(DATASET begins)

[config.mk]
export PLATFORM = sky130hd
export DESIGN_NAME = sram_ctrl
export DESIGN_NICKNAME = d
export VERILOG_FILES = /design/src/rtl/sram_ctrl.sv
export SDC_FILE = /design/constraint.sdc
export NUM_CORES = 1
export LEC_CHECK = 0
export CORE_MARGIN = 2
export CORE_UTILIZATION = 43
export CTS_BUF_LIST = sky130_fd_sc_hd__clkbuf_16
export CTS_CLUSTER_DIAMETER = 80
export DETAILED_ROUTE_END_ITERATION = 7
export GPL_TIMING_DRIVEN = 1
export PLACE_DENSITY_LB_ADDON = 0.15
export SETUP_SLACK_MARGIN = 0.05
export SYNTH_ARGS = -nofsm -noshare
export SYNTH_HDL_FRONTEND = slang
export SYNTH_SLANG_ARGS = --single-unit
[constraint.sdc]
create_clock -name clk -period 2.09 [get_ports clk]
set_input_delay 0.3135 -clock clk [delete_from_list [all_inputs] [get_ports clk]]
set_output_delay 0.3135 -clock clk [all_outputs]
set_load 0.02 [all_outputs]
[src/rtl/sram_ctrl.sv]
module sram_ctrl #(
  parameter int CLK_NS   = 10,
  parameter int T_RC_NS  = 55,
  parameter int T_ACC_NS = 55,
  parameter int T_OE_NS  = 30,
  parameter int T_WP_NS  = 40,
  parameter int T_CW_NS  = 45,
  parameter int T_DS_NS  = 25,
  parameter int T_HZ_NS  = 25
) (
  input  logic        clk,
  input  logic        rst_n,
  input  logic        req_valid,
  output logic        req_ready,
  input  logic        req_write,
  input  logic        req_byte_mode,
  input  logic [20:0] req_addr,
  input  logic [15:0] req_wdata,
  input  logic [1:0]  req_be,
  output logic        rsp_valid,
  output logic [15:0] rsp_rdata,
  output logic [19:0] sram_addr,
  output logic        sram_a_lsb,
  output logic        sram_ce1_n,
  output logic        sram_ce2,
  output logic        sram_oe_n,
  output logic        sram_we_n,
  output logic        sram_lb_n,
  output logic        sram_ub_n,
  output logic        sram_byte_n,
  output logic [15:0] sram_dq_out,
  output logic        sram_dq_oe,
  input  logic [15:0] sram_dq_in
);
  localparam int C_RC  = (T_RC_NS  + CLK_NS - 1) / CLK_NS;
  localparam int C_ACC = (T_ACC_NS + CLK_NS - 1) / CLK_NS;
  localparam int C_OE  = (T_OE_NS  + CLK_NS - 1) / CLK_NS;
  localparam int C_WP  = (T_WP_NS  + CLK_NS - 1) / CLK_NS;
  localparam int C_CW  = (T_CW_NS  + CLK_NS - 1) / CLK_NS;
  localparam int C_DS  = (T_DS_NS  + CLK_NS - 1) / CLK_NS;
  localparam int C_HZ  = (T_HZ_NS  + CLK_NS - 1) / CLK_NS;
  localparam int C_SMP = (C_ACC > C_OE) ? C_ACC : C_OE;
  localparam int RD_LEN = (C_SMP > C_RC) ? C_SMP : C_RC;
  localparam int C_WPC = (C_WP > C_CW) ? C_WP : C_CW;
  localparam int WR_LO = (C_WPC > C_HZ + C_DS) ? C_WPC : C_HZ + C_DS;
  localparam int WR_LEN = (WR_LO > C_RC) ? WR_LO : C_RC;
  localparam int CW = $clog2(WR_LEN + RD_LEN + 1);
  localparam logic [CW-1:0] RD_LAST = CW'(RD_LEN - 1);
  localparam logic [CW-1:0] WR_RISE = CW'(WR_LO - 1);
  localparam logic [CW-1:0] WR_LAST = CW'(WR_LEN - 1);
  localparam logic [CW-1:0] DQ_ON   = CW'(C_HZ - 1);

  typedef enum logic [1:0] {S_IDLE, S_RD, S_WR} st_t;
  st_t st;
  logic [CW-1:0] cnt;
  logic sel;

  assign req_ready  = (st == S_IDLE);
  assign sram_ce1_n = !sel;
  assign sram_ce2   = sel;

  wire        take      = req_valid && req_ready;
  wire [15:0] lane_mask = {{8{!sram_ub_n}}, {8{!sram_lb_n}}};

  always_ff @(posedge clk or negedge rst_n) begin
    if (!rst_n) begin
      st <= S_IDLE;
      cnt <= '0;
      sel <= 1'b0;
      sram_oe_n <= 1'b1;
      sram_we_n <= 1'b1;
      sram_dq_oe <= 1'b0;
      sram_dq_out <= '0;
      sram_addr <= '0;
      sram_a_lsb <= 1'b0;
      sram_lb_n <= 1'b1;
      sram_ub_n <= 1'b1;
      sram_byte_n <= 1'b1;
      rsp_valid <= 1'b0;
      rsp_rdata <= '0;
    end else begin
      rsp_valid <= 1'b0;
      case (st)
        S_IDLE: if (take) begin
          sel <= 1'b1;
          cnt <= '0;
          sram_byte_n <= !req_byte_mode;
          if (req_byte_mode) begin
            sram_addr <= req_addr[20:1];
            sram_a_lsb <= req_addr[0];
            sram_lb_n <= 1'b0;
            sram_ub_n <= 1'b1;
            sram_dq_out <= {8'h00, req_wdata[7:0]};
          end else begin
            sram_addr <= req_addr[19:0];
            sram_a_lsb <= 1'b0;
            sram_lb_n <= !req_be[0];
            sram_ub_n <= !req_be[1];
            sram_dq_out <= req_wdata;
          end
          if (req_write) begin
            sram_we_n <= 1'b0;
            st <= S_WR;
          end else begin
            sram_oe_n <= 1'b0;
            st <= S_RD;
          end
        end
        S_RD: begin
          cnt <= cnt + 1'b1;
          if (cnt == RD_LAST) begin
            rsp_rdata <= sram_dq_in & lane_mask;
            rsp_valid <= 1'b1;
            sram_oe_n <= 1'b1;
            sel <= 1'b0;
            st <= S_IDLE;
          end
        end
        S_WR: begin
          cnt <= cnt + 1'b1;
          if (cnt == DQ_ON) sram_dq_oe <= 1'b1;
          if (cnt == WR_RISE) begin
            sram_we_n <= 1'b1;
            sram_dq_oe <= 1'b0;
          end
          if (cnt == WR_LAST) begin
            sel <= 1'b0;
            st <= S_IDLE;
          end
        end
        default: st <= S_IDLE;
      endcase
    end
  end
endmodule


==> metrics.log <==
[metrics] required time of the critical path: approximately 1.8 ns
[metrics] Clock Skew: 0.006118 ns
[metrics] first-pass detailed-route iteration total: 6
[metrics] initial antenna violation count: 0
[metrics] Final Cycle Share: ~90%
[metrics] worst slew margin relative to its limit: between 70% and 80%
[metrics] highest clock frequency the design can meet: around 0.53 GHz
[metrics] maximum fanout along the worst path: 10
[metrics] number of rows created at floorplan: 30
[metrics] cells along the critical path: clkdlybuf4s50_1
[metrics] number of enable flip-flop cells after synthesis: 0
[metrics] Clock Tree Root: sky130_fd_sc_hd__clkbuf_16
[metrics] met3 WL post-DR: 590 um
[metrics] number of port buffers: roughly 120
[metrics] Longest Clk Path Bufs: 2
[metrics] clock transition at the register clock pins on the worst setup and hold paths after CTS: about 0.060 ns
[metrics] vertical die dimension: 88.78 um
[metrics] element type at the critical path end: primary output
[metrics] maximum VDD drop: 0.0008280 V
[metrics] chip width: a little under 90 um
[metrics] most common library cell in the layout ignoring fill and taps: sky130_fd_sc_hd__clkdlybuf4s50_1
[metrics] TritonCTS clock tree: yes
[metrics] Crit-path slowest cell: sky130_fd_sc_hd__clkdlybuf4s50_1
[metrics] max-slew violation count: 0
[metrics] largest stage delay on the critical path: 0.63 ns
[metrics] share of cells above drive strength 1: under 10%
[metrics] length of routed wiring on met1: 3.138 mm
[metrics] outcome: finished clean
[metrics] Setup Viol. Count Final: 0
[metrics] multi-input gate area in the final layout: roughly 1300 um2
[metrics] weighted congestion at the end of routability-driven global placement: between 0.8 and 0.9
[metrics] classification of the worst setup path: register to primary output
[metrics] Tot GR Track Use: between 10% and 20%
[metrics] cell count after synthesis: slightly below 300
[metrics] starting utilization of the core area: 44.99%
[metrics] crit path buf inv count: 1
[metrics] Hold Fails Final Rpt: 0
[metrics] number of clock sinks: between 60 and 70
[metrics] most instantiated flip-flop cell in the synthesis netlist: sky130_fd_sc_hd__dfrtp_1
[metrics] count of buffers added by post-CTS timing repair for setup: 0
[metrics] overflow left after global routing: 0
[metrics] total of hold buffers inserted after clock tree synthesis: 0
[metrics] number of vias after detailed routing: 2488
[metrics] antenna-violating nets left: 0
[metrics] htree depth: 3
[metrics] DR WL met2: between 3 and 4 mm
[metrics] placed wire-length estimate after detailed placement: between 5 and 6 mm
[metrics] time the final worst path needs with I/O delays and setup: 1.874 ns
[metrics] number of global-route vias before repair: around 2.5k
[metrics] DR iter-0 viols: 114
[metrics] number of synthesized register bits: 67
[metrics] cell area after synthesis: around 3100 um2
[metrics] clock latency on the worst-skew pair: about 0.32 ns
[metrics] overall die area: around 8000 um2
[metrics] most frequent cells in the layout: sky130_fd_sc_hd__clkdlybuf4s50_1, sky130_fd_sc_hd__dfrtp_1, sky130_fd_sc_hd__nand2_1
[metrics] WP data arrival: 1.56 ns
[metrics] fill count: ~560
[metrics] Synthesis Warnings: 0
[metrics] Hold Slack: around 0.0057 ns
[metrics] count of boundary I/O pins: 123
[metrics] Post-Place Setup Slack: 0.1661 ns
[metrics] Hold Path Class: primary input to async pin
[metrics] Worst path top cell family by delay: buffers and inverters
[metrics] Critical Path Start Type: register
[metrics] top layer in use: met4
[metrics] P&R area growth vs syn: 51.66%
[metrics] Std-Cell Core Area: slightly below 7000 um2
[metrics] power density cells: about 1300 nW/um2
[metrics] Cell variety after synth: 33
[metrics] final critical-path setup slack: approximately 0.22 ns
[metrics] Sequential cell area: approximately 1700 um2
[metrics] worst slew pin tran: between 0.3 and 0.4 ns
[metrics] mean area per synthesized cell: 10.44 um2
[metrics] static leakage power: approximately 2.1 nW
[metrics] TritonCTS buffer count: 9
[metrics] DRC errors left: 0
[metrics] share of flip-flops with an asynchronous set or reset: 100.0%
[metrics] aggregate negative setup slack: 0 ns
[metrics] drt total wl: roughly 7.2 mm
[metrics] Vias per Instance: between 4 and 5
[metrics] post-synthesis sequential area ratio: 54.45%
[metrics] Syn Nets: roughly 360
[metrics] Net count, final: ~490
[metrics] number of diodes added for antenna fixing: 0
[metrics] wire length of the first global-routing pass: 11.51 mm
[metrics] max-capacitance violation count: 0
[metrics] post-detailed-route wirelength per cell: approximately 14 um
[metrics] RSZ-0062 raised after global routing: no
[metrics] maximum number of pins on one net before global-route repair: approximately 70
==> registers in the layout, indices dropped and copies added (netlist names), 2 cells and up <==
name and cells:
sram_dq_out 16, rsp_rdata 16, sram_addr 20, cnt 4
st 2
==> power by group <==
group | switching (mW) | internal (mW) | leakage, nW
clock network | 0.526 | 0.907 | 0.144
logic | 1.39 | 1.30 | 1.20
registers | 0.303 | 1.80 | 0.767
==> routing by layer <==
| layer | GRT usage [%] | up-vias |
|---|---|---|
| li1 | - | 1247 |
| met1 | 24.37 | 1142 |
| met2 | 29.85 | 84 |
| met3 | 5.597 | 15 |
| met4 | 7.300 | 0 |
| met5 | 0 | - |
==> logic make-up after synthesis <==
group | count (synthesis) | synth area share (%)
flip-flops | 67 | 54.45
multiplexers | 32 | 10.73
buffers and inverters | 25 | 3.968
adder cells (fa/ha/maj) | 8 | 3.239
AO/OA/AOI/OAI | 65 | 11.50
AND/OR/NAND/NOR | 99 | 16.11
==> final timing paths <==
path | startpoint | end | slack (ns) | cells after the start
max | sram_lb_n | sram_lb_n | 0.22 | 1
min | rst_n | rsp_rdata[13] | 0.006 | 2
max reg2reg | st[1] | sram_addr[19] | 0.34 | 6
min reg2reg | sram_byte_n | sram_byte_n | 0.47 | 2
max in group asynchronous | rst_n | sram_oe_n | 1.76 | 2
min in group clk | sram_byte_n | sram_byte_n | 0.47 | 2
==> area by class of cell <==
type / instances / area share, %
flip-flops and latches: 67 / 35.90
multi-input cells: 204 / 27.47
clock buffers: 9 / 4.805
repair buffers: 127 / 27.34
well taps: 96 / 2.563
inverters: 8 / 0.6407
clock inverters: 7 / 1.281
==> through the flow <==
step                      cells  power, mW  area, um2  util (%)
after detailed placement    502      4.841       4397     64.01
after global routing        518      6.622       4687     68.23
after global placement      502      4.769       4397     64.01
after CTS                   518      6.299       4683     68.18
final                       518      6.224       4687     68.23
after floorplan             296      3.564       3090         -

(DATASET ends)

Above are the entries; copy every line among them that contains the word "paths".

[metrics] clock transition at the register clock pins on the worst setup and hold paths after CTS: about 0.060 ns
==> final timing paths <==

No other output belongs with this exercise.